19 de dezembro de 2012

Conclusões de uma conversa entre amigas.

Hoje eu acho que estou com algum problema. Minha concentração esta falha, mas não para falar o que passa na minha cabeça. E quanta coisa passa! Aliás eu queria só escrever sobre, pois estou evitando a oratória. Não quero ouvir minha voz nem em pensamento.
Hoje ela está com vontade própria, fala o que quer. Está um pouco rude ao jorrar sua opinião, ou a objetividade está meio em evidência. Pode ser também que exageradamente sincera. Ou melhor, estou pensando em tanta coisa que me canso só de pensar em falar. A voz não vai acompanhar o raciocínio. É,Pode ser.
Eu sei o que sinto, sei separar bem cada sentimento. É como olhar uma estante, com muitas prateleiras, diversos compartilhamentos e saber o que encaixar e onde. Fiquei orgulhosa por dentro de um contexto conseguir separar as emoções de um único assunto e conseguir resolvê-lo sem atrito. Sem oratória, claro. Hoje. Hoje é dia apenas de dissertar. Reservar-me ao meu monólogo. Responda se quiser e prepare-se para a única opção, a de ser respondido a altura, que pode ser feita de duas opções: uma tréplica argumentativa, ou meu silêncio.
Silêncio? Fique com a conclusão que desejar: quem cala, consente; ou simplesmente não vale a pena.

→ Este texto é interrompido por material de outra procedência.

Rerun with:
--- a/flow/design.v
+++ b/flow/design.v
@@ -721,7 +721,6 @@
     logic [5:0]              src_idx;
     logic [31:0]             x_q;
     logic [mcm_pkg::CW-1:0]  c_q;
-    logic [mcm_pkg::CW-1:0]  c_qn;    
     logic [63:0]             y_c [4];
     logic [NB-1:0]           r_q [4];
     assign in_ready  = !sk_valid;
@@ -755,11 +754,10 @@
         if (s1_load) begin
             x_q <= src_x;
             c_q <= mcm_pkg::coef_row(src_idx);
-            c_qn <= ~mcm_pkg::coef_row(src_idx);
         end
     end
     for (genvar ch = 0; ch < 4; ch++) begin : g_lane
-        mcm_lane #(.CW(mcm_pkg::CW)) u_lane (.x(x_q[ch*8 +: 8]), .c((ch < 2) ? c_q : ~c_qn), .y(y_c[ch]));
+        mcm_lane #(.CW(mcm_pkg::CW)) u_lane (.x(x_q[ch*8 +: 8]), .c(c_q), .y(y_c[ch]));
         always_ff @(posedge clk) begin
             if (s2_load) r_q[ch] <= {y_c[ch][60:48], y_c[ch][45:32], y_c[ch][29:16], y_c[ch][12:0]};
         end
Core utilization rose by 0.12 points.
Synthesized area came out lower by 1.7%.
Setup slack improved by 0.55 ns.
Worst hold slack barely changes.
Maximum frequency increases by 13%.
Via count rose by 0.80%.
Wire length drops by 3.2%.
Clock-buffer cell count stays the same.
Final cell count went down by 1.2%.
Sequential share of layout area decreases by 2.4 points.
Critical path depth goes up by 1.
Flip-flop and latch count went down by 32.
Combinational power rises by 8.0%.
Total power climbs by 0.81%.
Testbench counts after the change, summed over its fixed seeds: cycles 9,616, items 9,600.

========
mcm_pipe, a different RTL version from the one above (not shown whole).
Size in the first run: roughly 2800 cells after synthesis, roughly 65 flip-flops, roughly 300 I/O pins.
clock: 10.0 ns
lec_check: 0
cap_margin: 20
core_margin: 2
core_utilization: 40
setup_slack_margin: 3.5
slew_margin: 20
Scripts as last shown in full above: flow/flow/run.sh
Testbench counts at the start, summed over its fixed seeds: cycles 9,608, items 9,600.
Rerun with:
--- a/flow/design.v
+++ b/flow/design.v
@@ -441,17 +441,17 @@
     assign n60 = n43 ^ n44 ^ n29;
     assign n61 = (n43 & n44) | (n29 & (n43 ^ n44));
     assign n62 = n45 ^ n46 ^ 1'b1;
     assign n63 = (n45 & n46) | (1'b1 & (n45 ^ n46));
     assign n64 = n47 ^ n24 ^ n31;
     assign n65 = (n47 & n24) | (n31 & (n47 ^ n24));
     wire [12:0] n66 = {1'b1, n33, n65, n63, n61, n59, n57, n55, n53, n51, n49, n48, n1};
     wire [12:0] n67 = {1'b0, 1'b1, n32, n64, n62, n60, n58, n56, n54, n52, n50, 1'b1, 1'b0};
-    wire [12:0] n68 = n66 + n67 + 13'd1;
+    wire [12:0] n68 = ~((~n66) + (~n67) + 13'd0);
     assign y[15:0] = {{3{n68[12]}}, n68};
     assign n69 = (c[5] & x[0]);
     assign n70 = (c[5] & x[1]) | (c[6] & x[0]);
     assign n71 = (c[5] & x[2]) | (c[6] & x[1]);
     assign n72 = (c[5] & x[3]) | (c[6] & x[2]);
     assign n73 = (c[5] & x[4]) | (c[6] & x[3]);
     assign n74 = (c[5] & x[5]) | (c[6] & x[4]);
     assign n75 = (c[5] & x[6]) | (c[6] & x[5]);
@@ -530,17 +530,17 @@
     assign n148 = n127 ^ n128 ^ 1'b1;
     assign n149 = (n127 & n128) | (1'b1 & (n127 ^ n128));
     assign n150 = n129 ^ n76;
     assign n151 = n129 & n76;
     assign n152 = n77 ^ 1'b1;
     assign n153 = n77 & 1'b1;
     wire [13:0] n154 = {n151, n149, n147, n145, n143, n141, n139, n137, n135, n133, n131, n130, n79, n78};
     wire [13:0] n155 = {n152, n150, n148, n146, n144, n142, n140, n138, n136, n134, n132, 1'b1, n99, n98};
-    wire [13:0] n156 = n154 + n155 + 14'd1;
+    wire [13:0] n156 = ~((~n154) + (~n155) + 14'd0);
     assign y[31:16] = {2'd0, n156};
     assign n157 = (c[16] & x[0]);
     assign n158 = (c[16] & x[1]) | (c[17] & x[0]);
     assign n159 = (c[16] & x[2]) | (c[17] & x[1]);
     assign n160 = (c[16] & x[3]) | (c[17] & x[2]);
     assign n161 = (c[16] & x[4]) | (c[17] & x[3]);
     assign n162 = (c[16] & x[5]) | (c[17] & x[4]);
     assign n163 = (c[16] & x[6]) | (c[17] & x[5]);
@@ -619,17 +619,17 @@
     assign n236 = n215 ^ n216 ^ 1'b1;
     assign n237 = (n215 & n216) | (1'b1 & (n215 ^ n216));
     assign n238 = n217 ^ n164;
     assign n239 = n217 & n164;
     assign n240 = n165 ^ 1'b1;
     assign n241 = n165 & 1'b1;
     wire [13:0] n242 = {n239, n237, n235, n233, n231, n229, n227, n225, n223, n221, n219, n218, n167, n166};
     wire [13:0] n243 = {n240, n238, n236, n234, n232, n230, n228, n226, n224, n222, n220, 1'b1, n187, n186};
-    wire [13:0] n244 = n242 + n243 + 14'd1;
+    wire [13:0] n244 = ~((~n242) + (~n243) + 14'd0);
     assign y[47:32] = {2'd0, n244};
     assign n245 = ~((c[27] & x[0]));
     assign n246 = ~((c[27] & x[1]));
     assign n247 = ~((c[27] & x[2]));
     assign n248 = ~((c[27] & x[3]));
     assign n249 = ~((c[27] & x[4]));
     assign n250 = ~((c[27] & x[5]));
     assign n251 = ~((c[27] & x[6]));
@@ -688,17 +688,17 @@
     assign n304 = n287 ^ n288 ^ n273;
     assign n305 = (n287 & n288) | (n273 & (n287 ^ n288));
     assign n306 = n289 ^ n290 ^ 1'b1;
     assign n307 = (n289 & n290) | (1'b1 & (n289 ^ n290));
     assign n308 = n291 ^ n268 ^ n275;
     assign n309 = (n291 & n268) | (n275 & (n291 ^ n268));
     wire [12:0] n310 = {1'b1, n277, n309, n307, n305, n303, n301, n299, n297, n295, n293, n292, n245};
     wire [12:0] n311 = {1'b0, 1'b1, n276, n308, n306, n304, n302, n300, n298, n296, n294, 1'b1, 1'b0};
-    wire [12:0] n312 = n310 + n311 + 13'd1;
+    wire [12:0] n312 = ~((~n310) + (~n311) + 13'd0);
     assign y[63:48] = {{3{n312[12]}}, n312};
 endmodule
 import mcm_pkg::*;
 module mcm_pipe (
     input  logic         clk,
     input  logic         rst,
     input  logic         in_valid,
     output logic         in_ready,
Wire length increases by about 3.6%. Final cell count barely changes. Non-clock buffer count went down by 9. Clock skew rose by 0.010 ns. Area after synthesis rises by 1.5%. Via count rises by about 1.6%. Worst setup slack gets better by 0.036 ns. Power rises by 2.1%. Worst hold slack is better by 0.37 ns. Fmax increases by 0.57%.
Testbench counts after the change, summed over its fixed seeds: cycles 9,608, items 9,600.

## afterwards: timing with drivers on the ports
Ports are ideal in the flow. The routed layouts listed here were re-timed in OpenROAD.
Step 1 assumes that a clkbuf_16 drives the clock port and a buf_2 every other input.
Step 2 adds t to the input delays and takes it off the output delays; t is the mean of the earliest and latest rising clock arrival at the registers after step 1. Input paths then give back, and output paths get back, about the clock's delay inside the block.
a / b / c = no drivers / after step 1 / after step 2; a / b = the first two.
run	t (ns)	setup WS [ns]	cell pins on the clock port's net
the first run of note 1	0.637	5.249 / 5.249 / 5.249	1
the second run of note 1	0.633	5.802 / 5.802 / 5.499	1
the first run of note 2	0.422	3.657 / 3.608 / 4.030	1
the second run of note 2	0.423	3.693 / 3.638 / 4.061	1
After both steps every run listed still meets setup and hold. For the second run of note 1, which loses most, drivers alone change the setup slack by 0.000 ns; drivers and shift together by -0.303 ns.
Source: an optimization exercise on an open RTL-to-GDS flow (aim: small area, a short achievable clock period and few clock cycles per item). Production flows keep margins and buffers that such runs may drop. Only simulation tests tie the RTL to the original design; equivalence was not proved. Power is estimated from default activity; no workload was simulated.

// matvec_top
module matvec_top (
    input  logic        clk,
    input  logic        reset,
    input  logic        input_valid,
    output logic        input_ready,
    input  logic [13:0] input_data,
    input  logic        new_matrix,
    output logic        output_valid,
    input  logic        output_ready,
    output logic [27:0] output_data
);
Size in the first run: roughly 7800 cells after synthesis, roughly 2600 flip-flops, roughly 49 I/O pins, roughly 100000 um2 of cells after synthesis.
Settings: LEC_CHECK=0, CAP_MARGIN=20, CORE_MARGIN=2, CORE_UTILIZATION=70, CTS_CLUSTER_DIAMETER=100, CTS_CLUSTER_SIZE=25, SETUP_SLACK_MARGIN=4.3, SLEW_MARGIN=20, SYNTH_HIERARCHICAL=1; clock period 7.0 ns.
run.sh (not shown) runs the stock make flow with config.mk's settings and CLKGATE_MAP_FILE= SYNTH_SCRIPT=/design/flow/synth_recipe.tcl, a recipe that flattens the netlist after the stock synthesis.
Testbench counts at the start, summed over its fixed seeds: cycles 8,304, items 4,096.
Then changed:
CORE_UTILIZATION = 60   (was 70)
Setup slack loses 0.032 ns.
Non-clock buffer count went up by 15.
Via count went down slightly.
Total power went up slightly.
Wire length went up by a few percent.
Area after synthesis stays the same.
Sequential power is about the same.
Cell area went up slightly.
First-iteration DRC count went down by about a fifth.
Worst hold slack loses 0.023 ns.
Global-route usage went down by 3.8 points.


Setup of run A:
matvec_top, a different RTL version from the one above (not shown whole).
Size: roughly 7800 cells after synthesis, roughly 2600 flip-flops, roughly 49 I/O pins, roughly 0.10 mm² of cells after synthesis.
Settings: LEC_CHECK=0, CAP_MARGIN=20, CORE_MARGIN=2, CORE_UTILIZATION=70, CTS_CLUSTER_DIAMETER=100, CTS_CLUSTER_SIZE=25, SETUP_SLACK_MARGIN=4.5, SLEW_MARGIN=20, SYNTH_HIERARCHICAL=1; clock period 7.0 ns.
Testbench counts of run A, summed over its fixed seeds: cycles 8,304, items 4,096.
What follows belongs to an exercise in optimizing a design on an open flow for small area; a production flow would make more cautious choices.
Only simulation tests tie the RTL to the original design; equivalence was not proved.
Power and IR drop assume default switching activity.

[design.v]
`timescale 1ns/1ns
package calc_cfg_pkg;
    localparam int DATA_W = 8;
    localparam int REG_DEPTH = 32;
    localparam int ADDR_W = $clog2(REG_DEPTH);
    localparam int SLOT_FIRST = 1;
    localparam int SLOT_LAST_BASE = 28;
    localparam int KEY_W = 4;
    localparam int LED_W = 16;
endpackage
`timescale 1ns/1ns
package calc_ctrl_pkg;
    typedef enum logic [4:0] {
        wait_a    = 5'd0,
        check_a   = 5'd1,
        error_a   = 5'd2,
        store_a   = 5'd3,
        read_a    = 5'd4,
        show_a    = 5'd5,
        wait_op   = 5'd6,
        check_op  = 5'd7,
        error_op  = 5'd8,
        hold_op   = 5'd9,
        wait_b    = 5'd10,
        check_b   = 5'd11,
        error_b   = 5'd12,
        store_b   = 5'd13,
        read_b    = 5'd14,
        show_b    = 5'd15,
        wait_ent  = 5'd16,
        check_ent = 5'd17,
        error_ent = 5'd18,
        load      = 5'd19,
        compute   = 5'd20,
        store_res = 5'd21,
        read_res  = 5'd22,
        show_res  = 5'd23,
        next      = 5'd24
    } calc_step_e;
    localparam logic [3:0] key_max_digit = 4'd9;
    localparam logic [3:0] key_enter = 4'd15;
    typedef enum logic [3:0] {
        op_add = 4'd10,
        op_sub = 4'd11,
        op_and = 4'd12,
        op_or  = 4'd13,
        op_xor = 4'd14
    } alu_op_e;
endpackage
Context: an optimization exercise on an open-source flow, tuned for a short achievable clock period and few clock cycles per item. The choices shown serve that exercise and are no tape-out recipe.
Function was checked by simulation only, so behaviour that the tests miss may differ from the original.
No activity file was given, so power comes from the tool's default toggle rates.

==> exp/quartz <==
Design cache_top, start of the top module:
module cache_top
(
    input  logic                            clk,
    input  logic                            proc_reset,
    input  logic                            proc_read,
    input  logic                            proc_write,
    input  logic [30-1:0]     proc_addr,
    input  cache_pkg::word_t                           proc_wdata,
    output cache_pkg::word_t                           proc_rdata,
    output logic                            proc_stall,
    output logic                            mem_read,
    output logic                            mem_write,
    output logic [(30 - 2)-1:0] mem_addr,
    output cache_pkg::line_t                           mem_wdata,
    input  cache_pkg::line_t                           mem_rdata,
    input  logic                            mem_ready
);
==> module cache_data_store, before the edit <==
module cache_data_store
(
    input  logic       clk,
    input  cache_pkg::proc_addr_t addr,
    input  cache_pkg::word_t      wdata,
    input  logic       word_write_en,
    input  logic       refill_en,
    input  logic       refill_write,
    input  logic       load_mru,
    input  logic       mem_ready,
    input  cache_pkg::line_t      refill_line,
    output cache_pkg::word_t      rdata,
    output cache_pkg::line_t      victim_line
);
    cache_pkg::line_t data_mem [8];
    cache_pkg::line_t merged_line;
    for (genvar w = 0; w < 4; w++) begin : g_word
        for (genvar h = 0; h < 2; h++) begin : g_half
            logic [8-1:0] line_sel;
            cache_dec8 u_dec (
                .sel(addr.index),
                .en (1'b1),
                .y  (line_sel)
            );
            for (genvar b = h*16; b < h*16 + 16; b++) begin : g_bit
                logic [8-1:0] col;
                for (genvar i = 0; i < 8; i++) begin : g_line
                    assign col[i] = data_mem[i][w*32 + b];
                end
                cache_ao8 u_ao (
                    .s(line_sel),
                    .d(col),
                    .y(victim_line[w*32 + b])
                );
            end
        end
    end
    cache_pkg::line_t mru_line;
    for (genvar h = 0; h < 2; h++) begin : g_rd_half
        logic [4-1:0] copy_sel;
        logic [4-1:0] refill_sel;
        cache_dec4 u_cdec (.sel(addr.offset), .y(copy_sel));
        cache_dec4 u_rdec (.sel(addr.offset), .y(refill_sel));
        for (genvar b = h*16; b < h*16 + 16; b++) begin : g_rd
            logic [4-1:0] copy_col;
            logic [4-1:0] refill_col;
            logic                    copy_word;
            logic                    refill_word;
            for (genvar w = 0; w < 4; w++) begin : g_w
                assign copy_col[w]   = mru_line[w*32 + b];
                assign refill_col[w] = refill_line[w*32 + b];
            end
            cache_ao4 u_cao (.s(copy_sel),   .d(copy_col),   .y(copy_word));
            cache_ao4 u_rao (.s(refill_sel), .d(refill_col), .y(refill_word));
            cache_mux2 u_mux (.s(mem_ready), .a(copy_word), .b(refill_word), .y(rdata[b]));
        end
    end
    always_comb begin
        merged_line = refill_line;
        if (refill_write) begin
            merged_line[addr.offset * 32 +: 32] = wdata;
        end
    end
    always_ff @(posedge clk) begin
        if (refill_en) begin
            data_mem[addr.index] <= merged_line;
        end else if (word_write_en) begin
            data_mem[addr.index][addr.offset * 32 +: 32] <= wdata;
        end
    end
    always_ff @(posedge clk) begin
        if (refill_en) begin
            mru_line <= merged_line;
        end else if (load_mru) begin
            mru_line <= victim_line;
        end else if (word_write_en) begin
            mru_line[addr.offset * 32 +: 32] <= wdata;
        end
    end
endmodule
==> module cache_dec4, before the edit <==
module cache_dec4
(
    input  logic [1:0] sel,
    output logic [3:0] y
);
    always_comb begin
        for (int w = 0; w < 4; w++) begin
            y[w] = (sel == w[1:0]);
        end
    end
endmodule
==> module cache_ao4, before the edit <==
module cache_ao4
(
    input  logic [3:0] s,
    input  logic [3:0] d,
    output logic       y
);
    assign y = |(s & d);
endmodule
==> module cache_mux2, before the edit <==
module cache_mux2
(
    input  logic s,
    input  logic a,
    input  logic b,
    output logic y
);
    assign y = s ? b : a;
endmodule
Source: an optimization exercise on an open RTL-to-GDS flow (aim: small area, a short achievable clock period and few clock cycles per item). Production flows keep margins and buffers that such runs may drop.
In this exercise RTL edits were held to simulation tests only and were not proved equivalent to the original.
Power and IR drop assume default switching activity.

==> flow/design.v, too long to show whole: its modules and the start of the top module <==
// module nlc_param_bank: 117 lines
// module nlc_seq_fsm: 30 lines
// module nlc_step_counter: 19 lines
// module nlc_mac_pipe: 1644 lines
// module nlc_operand_store: 59 lines
// module nlc_top: 114 lines
module nlc_top (
	input  wire                                          clk,
	input  wire                                          reset,
	input  wire                                          wb_cyc_i,
	input  wire                                          wb_stb_i,
	input  wire                                          wb_we_i,
	input  wire [nlc_pkg::ADR_W-1:0]                     wb_adr_i,
	input  wire [nlc_pkg::WORD_W-1:0]                    wb_dat_i,
	output wire [nlc_pkg::WORD_W-1:0]                    wb_dat_o,
	output wire                                          wb_ack_o,
	input  wire                                          start_i,
	input  wire [nlc_pkg::NUM_CH*nlc_pkg::ADC_W-1:0]     x_adc_i,
	output wire                                          busy_o,
	output wire                                          done_o,
	output wire [nlc_pkg::NUM_CH*nlc_pkg::ADC_W-1:0]     x_lin_o
);
  // ...
==> flow/flow/run.sh <==
#!/bin/bash
set -euo pipefail
SETUP_MARGIN=6.5
bash standard.sh SETUP_SLACK_MARGIN=$SETUP_MARGIN finish > standard_make.log 2>&1
==> flow/standard.sh <==
#!/bin/bash
# synth_recipe.tcl (not shown) runs the flow's synth.tcl, then flattens the netlist and writes it again
# the make line also repeats each setting of config.mk as NAME=value (left out here)
make -C /OpenROAD-flow-scripts/flow DESIGN_CONFIG=/design/flow/config.mk WORK_HOME=/design/flow/orfs CLKGATE_MAP_FILE= SYNTH_SCRIPT=/design/flow/synth_recipe.tcl "${@:-finish}"
==> flow/config.mk <==
export PLATFORM = sky130hd
export DESIGN_NAME = nlc_top
export DESIGN_NICKNAME = nlc_top
export VERILOG_FILES = /design/flow/design.v
export SDC_FILE = /design/flow/constraint.sdc
export NUM_CORES = 8
export LEC_CHECK = 0
export CAP_MARGIN = 20
export CORE_MARGIN = 2
export CORE_UTILIZATION = 55
export PLACE_DENSITY = 0.65
export SLEW_MARGIN = 20
==> flow/constraint.sdc <==
create_clock -name core_clock -period 10.0 [get_ports {clk}]
set_input_delay 2.0000 -clock core_clock [delete_from_list [all_inputs] [get_ports {clk}]]
set_output_delay 2.0000 -clock core_clock [all_outputs]
set_load 0.01 [all_outputs]
Source: an optimization exercise on an open RTL-to-GDS flow (aim: small area, a short achievable clock period and few clock cycles per item). Production flows keep margins and buffers that such runs may drop. Only simulation tests tie the RTL to the original design; equivalence was not proved.

==> 09-09: inputs <==
// gnn_mlp_4x4x2
module gnn_mlp_4x4x2 #(
  parameter int IN_W  = 5,
  parameter int HID_W = 11,
  parameter int OUT_W = 17
) (
  input  logic                    clk,
  input  logic                    rst_n,
  input  logic                    in_ready,
  input  logic signed [IN_W-1:0]  x0,
  input  logic signed [IN_W-1:0]  x1,
  input  logic signed [IN_W-1:0]  x2,
  input  logic signed [IN_W-1:0]  x3,
  input  logic signed [IN_W-1:0]  w04,
  input  logic signed [IN_W-1:0]  w14,
  input  logic signed [IN_W-1:0]  w24,
  input  logic signed [IN_W-1:0]  w34,
  input  logic signed [IN_W-1:0]  w05,
  input  logic signed [IN_W-1:0]  w15,
  input  logic signed [IN_W-1:0]  w25,
  input  logic signed [IN_W-1:0]  w35,
  input  logic signed [IN_W-1:0]  w06,
  input  logic signed [IN_W-1:0]  w16,
  input  logic signed [IN_W-1:0]  w26,
  input  logic signed [IN_W-1:0]  w36,
  input  logic signed [IN_W-1:0]  w07,
  input  logic signed [IN_W-1:0]  w17,
  input  logic signed [IN_W-1:0]  w27,
  input  logic signed [IN_W-1:0]  w37,
  input  logic signed [IN_W-1:0]  w48,
  input  logic signed [IN_W-1:0]  w58,
  input  logic signed [IN_W-1:0]  w68,
  input  logic signed [IN_W-1:0]  w78,
  input  logic signed [IN_W-1:0]  w49,
  input  logic signed [IN_W-1:0]  w59,
  input  logic signed [IN_W-1:0]  w69,
  input  logic signed [IN_W-1:0]  w79,
  output logic signed [OUT_W-1:0] out0,
  output logic signed [OUT_W-1:0] out1,
  output logic                    out0_ready,
  output logic                    out1_ready
);
  logic [19:0] xin_r1;
  always_ff @(posedge clk) xin_r1 <= {x3[4], x3[3], x3[2], x3[1], x3[0], x2[4], x2[3], x2[2], x2[1], x2[0], x1[4], x1[3], x1[2], x1[1], x1[0], x0[4], x0[3], x0[2], x0[1], x0[0]};
  wire [4:0] xq0 = {xin_r1[4], xin_r1[3], xin_r1[2], xin_r1[1], xin_r1[0]};
  wire [4:0] xq1 = {xin_r1[9], xin_r1[8], xin_r1[7], xin_r1[6], xin_r1[5]};
  wire [4:0] xq2 = {xin_r1[14], xin_r1[13], xin_r1[12], xin_r1[11], xin_r1[10]};
  wire [4:0] xq3 = {xin_r1[19], xin_r1[18], xin_r1[17], xin_r1[16], xin_r1[15]};
  logic [79:0] win_r2;
  ...
==> flow/config.mk <==
export PLATFORM = sky130hd
export DESIGN_NAME = gnn_mlp_4x4x2
export DESIGN_NICKNAME = gnn_mlp_4x4x2
export VERILOG_FILES = /design/flow/design.v
export SDC_FILE = /design/flow/constraint.sdc
export NUM_CORES = 4
export LEC_CHECK = 0
export CAP_MARGIN = 20
export CORE_MARGIN = 2
export CORE_UTILIZATION = 40
export CTS_CLUSTER_DIAMETER = 100
export CTS_CLUSTER_SIZE = 25
export SETUP_SLACK_MARGIN = 4.9
export SLEW_MARGIN = 20
==> flow/constraint.sdc <==
create_clock -name core_clock -period 8.0 [get_ports {clk}]
set_input_delay 1.6000 -clock core_clock [delete_from_list [all_inputs] [get_ports {clk}]]
set_output_delay 1.6000 -clock core_clock [all_outputs]
set_load 0.01 [all_outputs]
standard.sh (not shown) runs the stock make flow with config.mk's settings and CLKGATE_MAP_FILE= SYNTH_SCRIPT=/design/flow/synth_recipe.tcl, a recipe that flattens the netlist after the stock synthesis.
==> flow/flow/run.sh <==
#!/bin/bash
# Standard layout, with these changes:
#  - the full adders the RTL spells out (sum = a ^ b ^ c, carry = majority) are given to
#    synthesis as sky130 full-adder cells, so the adder trees keep the structure written;
#  - ports are buffered with buf_2 instead of the default delay buffer.
set -euo pipefail
python3 flow/fa_cells.py design.v design_fa.v > fa_cells.log 2>&1
bash standard.sh VERILOG_FILES="$PWD/design_fa.v" \
  BUFFER_PORTS_ARGS="-buffer_cell sky130_fd_sc_hd__buf_2" finish > standard.log 2>&1
==> flow/flow/fa_cells.py <==
#!/usr/bin/env python3
"""Rewrite full adders (and half adders  wire S = A ^ B;  wire CO = A & B;) written as  wire S = A ^ B ^ C;  wire CO = (A & B) | (A & C) | (B & C);
into sky130 full-adder cell instances, so that synthesis keeps the adder trees as written.
Usage: fa_cells.py IN.v OUT.v"""
import re, sys
src = open(sys.argv[1]).read().split('\n')
out = []
n = 0
i = 0
rs = re.compile(r'^\s*wire\s+(\S+)\s*=\s*(\S+)\s*\^\s*(\S+)\s*\^\s*(\S+)\s*;\s*$')
rhs = re.compile(r'^\s*wire\s+(\S+)\s*=\s*(\S+)\s*\^\s*(\S+)\s*;\s*$')
rhc = re.compile(r'^\s*wire\s+(\S+)\s*=\s*(\S+)\s*&\s*(\S+)\s*;\s*$')
rc = re.compile(r'^\s*wire\s+(\S+)\s*=\s*\((\S+)\s*&\s*(\S+)\)\s*\|\s*\((\S+)\s*&\s*(\S+)\)\s*\|\s*\((\S+)\s*&\s*(\S+)\)\s*;\s*$')
while i < len(src):
    m1 = rs.match(src[i])
    m2 = rc.match(src[i + 1]) if m1 and i + 1 < len(src) else None
    if m1 and m2:
        s, a, b, c = m1.groups()
        co = m2.group(1)
        assert m2.groups()[1:] == (a, b, a, c, b, c), src[i:i+2]
        n += 1
        out.append(f'  wire {s}, {co};')
        out.append(f'  sky130_fd_sc_hd__fa_1 bfa_{n} (.A({a}), .B({b}), .CIN({c}), .SUM({s}), .COUT({co}));')
        i += 2
    elif rhs.match(src[i]) and i + 1 < len(src) and rhc.match(src[i + 1]) \
            and rhs.match(src[i]).groups()[1:] == rhc.match(src[i + 1]).groups()[1:]:
        s, a, b = rhs.match(src[i]).groups()
        co = rhc.match(src[i + 1]).group(1)
        n += 1
        out.append(f'  wire {s}, {co};')
        out.append(f'  sky130_fd_sc_hd__ha_1 bha_{n} (.A({a}), .B({b}), .SUM({s}), .COUT({co}));')
        i += 2
    else:
        out.append(src[i])
        i += 1
open(sys.argv[2], 'w').write('\n'.join(out))
sys.stderr.write(f'{n} adder cells mapped\n')
==> inputs of 11-26, as changes to 09-09 <==
==> flow/flow/run.sh (replaced) <==
#!/bin/bash
# Standard layout, with these changes:
#  - the full adders the RTL spells out (sum = a ^ b ^ c, carry = majority) are given to
#    synthesis as sky130 full-adder cells, so the adder trees keep the structure written,
#    and Yosys's own full-adder extraction is skipped (ADDER_MAP_FILE empty);
#  - ports are buffered with buf_2 instead of the default delay buffer.
set -euo pipefail
python3 flow/fa_cells.py design.v design_fa.v > fa_cells.log 2>&1
bash standard.sh VERILOG_FILES="$PWD/design_fa.v" ADDER_MAP_FILE= \
  BUFFER_PORTS_ARGS="-buffer_cell sky130_fd_sc_hd__buf_2" finish > standard.log 2>&1
--- a/flow/config.mk
+++ b/flow/config.mk
@@ -9,6 +9,3 @@
 export CORE_MARGIN = 2
 export CORE_UTILIZATION = 40
-export CTS_CLUSTER_DIAMETER = 100
-export CTS_CLUSTER_SIZE = 25
-export SETUP_SLACK_MARGIN = 4.9
 export SLEW_MARGIN = 20
==> load_flow_metrics.sql <==
INSERT INTO impl_metrics (metric_group, metric, value, unit) VALUES
('floorplan', 'starting_density_of_the_core', '40.40', '%'),
('setup_path', 'worst_ep_required_time', '8.51', 'ns'),
('drt', 'wl_met1', '31520', 'um'),
('global_route', 'grt_max_degree', '27', ''),
('place', 'placed_area', '0.03242', 'mm2'),
('min_path', 'timing.hold.worst.start', 'v_r8[30]$_DFF_P_', ''),
('power_and_ir_drop', 'power_frac_comb', '64.6', '%'),
('floorplan', 'chipWidth', '281.0', 'um'),
('drt', 'detail_route.wl_per_cell', '21.77', 'um'),
('run_status', 'run_status', 'complete, no violations', ''),
('setup_path', 'setup.worst_path.start', 'xin_r1[2]$_DFF_P_', '');
-- figures above: 09-09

Não vejo mais como um problema, era uma autoanálise. Olhar de fora.

7 de abril de 2012

Avante

Ainda bem que a vida é assim, feita por bons momentos que a gente esquece!
É bom lembrar das coisas, mas sempre, seria tão triste (?).


A nostalgia faz parte, mas olhar pra frente e viver o novo, que aliás pode ser melhor, é o melhor.
As pessoas são passageiras, renovam os compromissos, as amizades, mudam, aprendem, evoluem!
Assim como aquilo que diz que "só os fortes entendem", em nossas vidas "só os fortes sobrevivem", "os outros são os outro e só..." rs - Os outros, Leoni ♪
Não menos importantes, fazem parte dos degraus que nos levam até a descoberta daquele tão sonhado "quem sou eu?", ao topo de nós mesmos. Como repete sempre uma estimada amiga "cada um que passa em nossa vida leva um pouco de nós e deixa um pouco de si" (algo assim, nesse sentido).
Enfim, ciclos infindáveis e necessários que de início dão aquele frio na barriga e por fim uma saudade tão saudável, mais que isso, a sensação de honra pela emoção vivida.

Nada em especial, apenas tudo que possa agregar.